Eleanor Webb is a Ph.D. candidate in the Department of History at the University of Pennsylvania where she specializes in early modern European history. Her research interests center on intellectual history and the social history of knowledge production, particularly pertaining to the development of scientific thought, academic freedoms, and the linguistic and literary cultures of education. These themes animate her dissertation project, which studies sixteenth and seventeenth-century Italian academies and their relationships with university learning. Her work has been supported by the Gladys Krieble Delmas Foundation, the Folger Institute, the Beckman Center for the History of Chemistry, and the Schoenberg Institute for Manuscript Studies. She holds a B.A. in History and an M.A. in Renaissance Studies from the University of Warwick (UK).
Eleanor Webb
Wolf Humanities Center Doctoral Fellow
2025—2026 Forum on Truth
Eleanor Webb
Ph.D. Candidate, History
Between Studium and Accademia: Education, Science, and Censorship in Early Modern Italy
In sixteenth and seventeenth-century Italy, learned academies brought together individuals from diverse intellectual backgrounds to pursue programs of research and publication. They did so at a time when traditional institutions of learning – the universities – were disrupted by warfare and restricted by Catholic censorship laws.

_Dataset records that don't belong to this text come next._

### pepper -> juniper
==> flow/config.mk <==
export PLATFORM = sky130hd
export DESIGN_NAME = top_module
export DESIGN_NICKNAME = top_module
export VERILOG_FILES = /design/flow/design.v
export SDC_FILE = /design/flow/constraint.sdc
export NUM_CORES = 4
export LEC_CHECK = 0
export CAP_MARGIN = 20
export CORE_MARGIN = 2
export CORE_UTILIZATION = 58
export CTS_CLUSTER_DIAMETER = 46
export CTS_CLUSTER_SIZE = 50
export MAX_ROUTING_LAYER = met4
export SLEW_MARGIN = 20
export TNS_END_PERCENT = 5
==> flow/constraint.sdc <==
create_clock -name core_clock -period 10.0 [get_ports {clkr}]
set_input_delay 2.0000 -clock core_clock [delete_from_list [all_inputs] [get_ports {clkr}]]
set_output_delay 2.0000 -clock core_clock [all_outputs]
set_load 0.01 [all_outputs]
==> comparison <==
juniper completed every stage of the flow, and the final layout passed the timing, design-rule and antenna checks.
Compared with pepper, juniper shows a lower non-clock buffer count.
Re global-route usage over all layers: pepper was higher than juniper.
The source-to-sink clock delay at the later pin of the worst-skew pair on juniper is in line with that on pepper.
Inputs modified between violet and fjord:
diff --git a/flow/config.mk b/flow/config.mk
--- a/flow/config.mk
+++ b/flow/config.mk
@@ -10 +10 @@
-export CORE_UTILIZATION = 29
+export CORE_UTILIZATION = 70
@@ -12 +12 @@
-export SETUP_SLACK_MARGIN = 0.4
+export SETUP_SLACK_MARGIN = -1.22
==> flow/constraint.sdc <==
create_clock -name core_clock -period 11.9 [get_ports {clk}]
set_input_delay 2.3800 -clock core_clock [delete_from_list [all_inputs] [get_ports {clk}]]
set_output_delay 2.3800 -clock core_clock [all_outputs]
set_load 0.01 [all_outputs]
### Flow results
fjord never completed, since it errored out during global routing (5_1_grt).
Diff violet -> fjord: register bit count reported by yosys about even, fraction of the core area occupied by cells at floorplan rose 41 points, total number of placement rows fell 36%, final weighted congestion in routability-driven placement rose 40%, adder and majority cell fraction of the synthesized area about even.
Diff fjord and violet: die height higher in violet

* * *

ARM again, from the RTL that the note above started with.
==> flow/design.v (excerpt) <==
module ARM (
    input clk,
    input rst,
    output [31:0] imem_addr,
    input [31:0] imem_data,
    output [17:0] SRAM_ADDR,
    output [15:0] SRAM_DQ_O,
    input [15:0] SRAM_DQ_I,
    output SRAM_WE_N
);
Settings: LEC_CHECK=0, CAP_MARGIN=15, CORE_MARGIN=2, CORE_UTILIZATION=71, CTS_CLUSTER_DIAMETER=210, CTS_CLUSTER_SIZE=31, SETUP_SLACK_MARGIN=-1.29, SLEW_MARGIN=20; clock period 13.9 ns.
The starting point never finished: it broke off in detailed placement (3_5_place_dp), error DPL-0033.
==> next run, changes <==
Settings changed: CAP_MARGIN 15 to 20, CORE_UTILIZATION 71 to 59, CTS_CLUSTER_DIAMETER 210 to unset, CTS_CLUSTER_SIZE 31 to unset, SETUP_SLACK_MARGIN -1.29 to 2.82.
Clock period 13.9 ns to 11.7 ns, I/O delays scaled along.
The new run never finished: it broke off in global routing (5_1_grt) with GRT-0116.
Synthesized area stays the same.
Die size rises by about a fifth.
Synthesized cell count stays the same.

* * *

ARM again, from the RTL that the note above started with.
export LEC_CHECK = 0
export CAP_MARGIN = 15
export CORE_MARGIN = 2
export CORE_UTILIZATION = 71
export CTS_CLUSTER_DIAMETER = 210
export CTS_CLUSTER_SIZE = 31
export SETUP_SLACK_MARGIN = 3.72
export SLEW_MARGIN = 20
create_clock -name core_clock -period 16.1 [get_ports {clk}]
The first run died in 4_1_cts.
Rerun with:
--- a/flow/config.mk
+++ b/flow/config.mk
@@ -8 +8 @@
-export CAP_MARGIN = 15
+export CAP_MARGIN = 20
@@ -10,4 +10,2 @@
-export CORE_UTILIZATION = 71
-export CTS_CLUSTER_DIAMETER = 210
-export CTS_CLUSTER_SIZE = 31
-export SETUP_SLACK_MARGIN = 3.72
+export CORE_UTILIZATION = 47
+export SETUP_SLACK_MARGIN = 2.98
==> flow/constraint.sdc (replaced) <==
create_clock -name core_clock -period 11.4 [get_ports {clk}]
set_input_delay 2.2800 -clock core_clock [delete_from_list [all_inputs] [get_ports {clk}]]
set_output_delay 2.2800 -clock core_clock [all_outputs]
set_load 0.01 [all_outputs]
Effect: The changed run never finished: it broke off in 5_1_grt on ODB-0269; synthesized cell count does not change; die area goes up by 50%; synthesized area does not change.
<file path="flow/design.v">
`timescale 1ns/1ps
module processor(a,b,instruction,clk,rst,y);
    input [31:0] a,b;
    input [31:0] instruction;
    input clk, rst;
    wire [31:0] rs1, rs2;
    output [31:0] y;
    wire [31:0] rd;
    wire [4:0] rs1_address, rs2_address, rd_address;
    wire [6:0] opcode, p;
    wire [2:0] func;
    wire [3:0] cs;
    instruction_decoder id(instruction,opcode,clk,p,func,rs1_address,rs2_address,rd_address);
    register_bank rg(a,b,rs1_address,rs2_address,rd_address,rd,rs1,rs2,rst,clk);
    controller cn(p,func,cs);
    alu ar(rs1,rs2,cs,rd,y);
endmodule
`timescale 1ns/1ps
module instruction_decoder(instruction,opcode,clk,p,func,rs1_address,rs2_address,rd_address);
    input [31:0] instruction;
    input clk;
    output reg [6:0] opcode, p;
    output reg [2:0] func;
    output reg [4:0] rs1_address, rs2_address, rd_address;
    always@(instruction) begin
        opcode = instruction[6:0];
        p = instruction[31:25];
        func = instruction[14:12];
        rs1_address = instruction[19:15];
        rs2_address = instruction[24:20];
        rd_address = instruction[11:7];
    end
endmodule
`timescale 1ns/1ps
module register_bank (a,b,rs1_address,rs2_address,rd_address,rd,rs1,rs2,rst,clk);
    input [31:0] a,b,rd;
    input [4:0] rs1_address,rs2_address,rd_address;
    input rst,clk;
    output reg [31:0] rs1,rs2;
    always@(posedge clk) begin
        if(rst==0) begin
            rs1 <= (rs1_address==rs2_address) ? b : a;
            rs2 <= b;
        end
    end
endmodule
`timescale 1ns/1ps
module controller(p,func,cs);
    input [2:0] func;
    input [6:0] p;
    output reg [3:0] cs;
    always@(func,p) begin
        cs = {p[5],func};
    end
endmodule
`timescale 1ns/1ps
module alu(rs1,rs2,cs,rd,y);
    input [3:0] cs;
    output reg [31:0] y;
    input [31:0] rs1, rs2;
    output reg [31:0] rd;
    wire signed [31:0] sA = rs1;
    wire signed [31:0] sB = rs2;
    parameter
      ADD = 4'b0000,
      SUB = 4'b1000,
      SLL = 4'b0001,
      SLT = 4'b0010,
      SLTU = 4'b0011,
      XOR = 4'b0100,
      SRL = 4'b0101,
      SRA = 4'b1101,
      OR = 4'b0110,
      AND = 4'b0111;
    always@(cs,rs1,rs2) begin
    case(cs)
        ADD: begin
            rd = rs1+rs2;
            y=rd;
        end
        SUB: begin
            rd = rs1-rs2;
            y=rd;
        end
        SLL:begin
            rd = rs1 << rs2[4:0];
            y=rd;
        end
        SLT: begin
            rd = {31'd0,(sA < sB)};
            y=rd;
        end
        SLTU: begin
            rd = {31'd0,(rs1 < rs2)};
            y=rd;
        end
        XOR: begin
            rd = rs1 ^ rs2;
            y=rd;
        end
        SRL: begin
            rd = rs1 >> rs2[4:0];
            y=rd;
        end
        SRA: begin
            rd = sA >>> rs2[4:0];
            y=rd;
        end
        OR: begin
            rd = rs1 | rs2;
            y=rd;
        end
        AND: begin
            rd = rs1 & rs2;
            y=rd;
        end
        default: begin
            rd = 0; y=rd;
        end
    endcase
    end
endmodule
</file>
job 4278:
Design CONV, start of the top module:
module  CONV(
  input                      clk,
  input                      reset,
  output logic               busy,	
  input                      ready,	
  output logic        [13:0] iaddr,
  input               [7:0]  idata,	
  output logic               ioe,
  output logic               wen_L0,
  output logic               oe_L0,
  output logic        [13:0] addr_L0,
  output logic        [11:0] w_data_L0,
  input               [11:0] r_data_L0,
  output logic               wen_L1,
  output logic               oe_L1,
  output logic        [11:0] addr_L1,
  output logic        [11:0] w_data_L1,
  input               [11:0] r_data_L1,
  output logic               oe_weight,
  output logic        [15:0] addr_weight,
  input  logic signed [7:0]  r_data_weight,
  output logic               wen_L2,
  output logic        [3:0]  addr_L2,
  output logic        [31:0] w_data_L2
  );
Size: ~4000 flip-flops, roughly 170 I/O pins.
clock: 7.24 ns
lec_check: 0
cap_margin: 20
core_margin: 2
core_utilization: 65
slew_margin: 20
run.sh (not shown) runs the stock make flow with config.mk's settings and CLKGATE_MAP_FILE=.
Setup changes, job 4278 to job 6252
Settings: CORE_UTILIZATION: 65 -> 72; PLACE_DENSITY: unset -> 0.66; the clock period (ns, I/O delays scaled along): 7.24 -> 6.47.
Findings:
- Compared with job 4278, job 6252 shows a proportion of cell area occupied by registers that is 0.43 points higher.
- NOTE: data required time at the worst endpoint in job 6252 falls short of that of job 4278
- Higher power share of the combinational group was reported by job 6252, not job 4278.
- In job 6252, the final critical-path share of the clock period came out 2.8 points above the value in job 4278.
- Power: job 6252 and job 4278 compared, lower one is job 4278
- The number of clock buffers in the layout was comparable across job 6252 and job 4278.
- Cmp job 6252 vs job 4278: fmax higher in job 6252
==> flow/design.v (excerpt) <==
module conv_neuron_layer_ffanout
  #
  (
   parameter LAYER_SIZE       = 10,
   parameter LAYER_SIZE_ORDER = 4,
   parameter FEATURE_WIDTH    = 8,
   parameter WEIGHT_WIDTH     = 8,
   parameter WEIGHT_MEM_ORDER = 5,
   parameter OUTPUT_WIDTH     = 8,
   parameter OUTPUT_SHIFT     = 0,
   parameter BIAS_SHIFT       = 0,
   parameter ReLU             = "TRUE"
   )
  (
   input logic                         clk,
   input logic [FEATURE_WIDTH-1:0]     feature_stream,
   input logic                         feature_first,
   input logic                         feature_last,
   input logic [WEIGHT_WIDTH-1:0]      weight_stream,
   input logic [LAYER_SIZE_ORDER-1:0]  weight_id,
   input logic                         weight_first,
   input logic                         weight_last,
   output logic [OUTPUT_WIDTH-1:0]     output_stream,
   output logic [LAYER_SIZE_ORDER-1:0] output_id,
   output logic                        output_valid
   );
Size: ~26000 cells after synthesis, roughly 4000 flip-flops, roughly 220000 µm² of cells after synthesis.
make LEC_CHECK=0 ABC_AREA=1 CAP_MARGIN=20 CELL_PAD_IN_SITES_GLOBAL_PLACEMENT=3 CORE_MARGIN=4 CORE_UTILIZATION=53 CTS_CLUSTER_SIZE=19 GPL_ROUTABILITY_DRIVEN=0 GPL_TIMING_DRIVEN=0 HOLD_SLACK_MARGIN=-0.09 MAX_ROUTING_LAYER=met4 MIN_ROUTING_LAYER=met1 PLACE_DENSITY_LB_ADDON=0.05 SETUP_SLACK_MARGIN=-0.31 SLEW_MARGIN=15 finish   # period 3.9 ns
run.sh (not shown) runs the stock make flow with config.mk's settings and CLKGATE_MAP_FILE=.
The starting point ended with an error in global placement without I/O (3_1_place_gp_skip_io) with FLW-0024.
==> inputs of job 9625 <==
Design MazeRunner, start of the top module:
module MazeRunner(clk,RST_n,SS_n,MOSI,MISO,SCLK,PWMR,PWML,
                  DIRR,DIRL,IR_EN,BMPL_n,BMPR_n,buzz,
				  buzz_n,RX,LED);
==> flow/config.mk <==
export PLATFORM = sky130hd
export DESIGN_NAME = MazeRunner
export DESIGN_NICKNAME = MazeRunner
export VERILOG_FILES = /design/flow/design.v
export SDC_FILE = /design/flow/constraint.sdc
export NUM_CORES = 4
export LEC_CHECK = 0
export CAP_MARGIN = 20
export CORE_MARGIN = 4
export CORE_UTILIZATION = 35
export CTS_CLUSTER_DIAMETER = 201
export GPL_TIMING_DRIVEN = 0
export MIN_ROUTING_LAYER = met1
export PLACE_DENSITY_LB_ADDON = 0.24
export SETUP_SLACK_MARGIN = -0.44
export SLEW_MARGIN = 35
==> flow/constraint.sdc <==
create_clock -name core_clock -period 4.64 [get_ports {clk}]
set_input_delay 0.9280 -clock core_clock [delete_from_list [all_inputs] [get_ports {clk}]]
set_output_delay 0.9280 -clock core_clock [all_outputs]
set_load 0.01 [all_outputs]
run.sh (not shown) runs the stock make flow with config.mk's settings and CLKGATE_MAP_FILE=.
==> job 4252: changes against job 9625 <==
==> flow/config.mk (replaced) <==
export PLATFORM = sky130hd
export DESIGN_NAME = MazeRunner
export DESIGN_NICKNAME = MazeRunner
export VERILOG_FILES = /design/flow/design.v
export SDC_FILE = /design/flow/constraint.sdc
export NUM_CORES = 4
export LEC_CHECK = 0
export ABC_AREA = 1
export CAP_MARGIN = 20
export CORE_MARGIN = 2
export CORE_UTILIZATION = 70
export CTS_CLUSTER_DIAMETER = 27
export PLACE_DENSITY = 0.6
export SETUP_SLACK_MARGIN = 1.28
export SLEW_MARGIN = 20
==> flow/constraint.sdc (replaced) <==
create_clock -name core_clock -period 5.27 [get_ports {clk}]
set_input_delay 1.0540 -clock core_clock [delete_from_list [all_inputs] [get_ports {clk}]]
set_output_delay 1.0540 -clock core_clock [all_outputs]
set_load 0.01 [all_outputs]
==> comparison table <==
| item | job 9625 | job 4252 |
|---|---|---|
| Result of the run | finished with violations | finished with violations |
| Layout check failures | setup timing | capacitance limit, setup timing |
| Met2 track utilization from global routing | 0.2519 | 0.7074 |
| Metal2 WL | 24,290 um | 38,560 um |
| Area fraction in xor and xnor cells | 0.07486 | 0.05133 |
| Length in cells of the worst reg-to-reg path | 28 | 29 |
| Die outline width | 258.8 um | 182.7 um |
| Maximum resistive drop on vdd | 0.0003095 V | 0.0003163 V |
| Final critical-path setup slack | -1.187 ns | -1.400 ns |
| Count of buffer and inverter cells on the critical path | 5 | 7 |
| Post-synthesis cell type count | 84 | 71 |
| Cell at the slowest stage of the critical path | fa_1 | a21oi_1 |
| Post-CTS repair timing setup buffer count | 59 | 107 |
| AO/OA Area Share | 0.1325 | 0.1141 |
| NetSw | 1661 uW | 2072 uW |
| Antenna cells | 0 | 5 |
| Total cell area reported by yosys after synthesis | 22,010 um^2 | 22,350 um^2 |
| Cell area after synthesis | 22,010 um^2 | 22,350 um^2 |
| CTS-repair resized insts | 150 | 177 |
| Internal power of the cells | 6104 uW | 7280 uW |
| Power share of the combinational group | 0.020 | 0.012 |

The convergence of different forms of knowledge at academies often undermined tightly held beliefs about philosophical, theological and scientific truths, and produced dynamic reexaminations of how such truths are pursued and expressed. The academies explored how immutable philosophical truths could be effectively communicated in changeable vernacular languages, elevated the genre of vernacular poetry to a pedagogical discourse of truth, probed the relationship between truth and authority in pursuit of new scientific knowledge, and sought to protect scholarly freedoms from encroaching censorship.